→ Prompt
Scan the entries below and state how many lines contain "unique". No other output.

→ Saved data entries
## src/rtl/core/ads_pkg.sv

```systemverilog
// Shared constants, codes and types of the advertisement duplicate suppressor.
// Used by the channel interfaces, the controller, the datapath and the checker.
// No dependencies.
package ads_pkg;

	localparam int TABLE_DEPTH       = 16;
	localparam int MAX_PAYLOAD_BYTES = 31;
	localparam int IDX_W             = (TABLE_DEPTH > 1) ? $clog2(TABLE_DEPTH) : 1;

	localparam int ADDR_W    = 48;
	localparam int TIME_W    = 32;
	localparam int LEN_W     = 5;
	localparam int CUT_W     = 16;
	localparam int WORD_W    = 64;
	localparam int WORD3_W   = 56;
	localparam int IN_PAY_W  = 3 * WORD_W + WORD3_W;
	localparam int PAY_W     = 8 * MAX_PAYLOAD_BYTES;
	localparam int OUTCOME_W = 3;

	localparam logic [LEN_W-1:0] MAX_LEN       = LEN_W'(MAX_PAYLOAD_BYTES);
	localparam logic [CUT_W-1:0] CUTOFF_RESET  = CUT_W'(3);

	typedef enum logic [OUTCOME_W-1:0] {
		OUT_NEW     = 3'd0,
		OUT_DROP    = 3'd1,
		OUT_AFTER   = 3'd2,
		OUT_CHANGED = 3'd3,
		OUT_FULL    = 3'd4
	} ads_outcome_t;

	typedef struct packed {
		logic [ADDR_W-1:0] addr;
		logic [TIME_W-1:0] last_seen;
		logic [LEN_W-1:0]  len;
		logic [PAY_W-1:0]  pay;
	} ads_entry_t;

	typedef struct packed {
		logic load_in;
		logic scan_rd;
		logic eval;
		logic commit;
		logic deliver;
	} ads_cmd_t;

	typedef struct packed {
		logic scan_last;
		logic out_free;
	} ads_sts_t;

endpackage

```

## src/rtl/core/ads_ctrl.sv

```systemverilog
// Controller state machine of the duplicate suppressor: sequences capture,
// table scan, evaluation, write-back and delivery. Depends on ads_pkg.
module ads_ctrl import ads_pkg::*; (
	input  logic     clk,
	input  logic     arst_n,
	input  logic     in_valid,
	output logic     in_ready,
	input  ads_sts_t sts,
	output ads_cmd_t cmd
);

	typedef enum logic [2:0] {
		ST_IDLE,
		ST_SCAN,
		ST_DRAIN,
		ST_EVAL,
		ST_COMMIT,
		ST_DELIVER
	} state_t;

	state_t state_q;
	logic   in_ready_q;

	always_ff @(posedge clk or negedge arst_n) begin
		if (!arst_n) begin
			state_q    <= ST_IDLE;
			in_ready_q <= 1'b1;
		end else begin
			unique case (state_q)
				ST_IDLE: begin
					if (in_valid && in_ready_q) begin
						state_q    <= ST_SCAN;
						in_ready_q <= 1'b0;
					end
				end
				ST_SCAN: begin
					if (sts.scan_last) begin
						state_q <= ST_DRAIN;
					end
				end
				ST_DRAIN:  state_q <= ST_EVAL;
				ST_EVAL:   state_q <= ST_COMMIT;
				ST_COMMIT: state_q <= ST_DELIVER;
				ST_DELIVER: begin
					if (sts.out_free) begin
						state_q    <= ST_IDLE;
						in_ready_q <= 1'b1;
					end
				end
				default: begin
					state_q    <= ST_IDLE;
					in_ready_q <= 1'b1;
				end
			endcase
		end
	end

	assign in_ready = in_ready_q;

	always_comb begin
		cmd = '0;
		unique case (state_q)
			ST_IDLE:    cmd.load_in = in_valid && in_ready_q;
			ST_SCAN:    cmd.scan_rd = 1'b1;
			ST_DRAIN:   cmd = '0;
			ST_EVAL:    cmd.eval    = 1'b1;
			ST_COMMIT:  cmd.commit  = 1'b1;
			ST_DELIVER: cmd.deliver = sts.out_free;
			default:    cmd = '0;
		endcase
	end

endmodule

```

→ Problem solution
2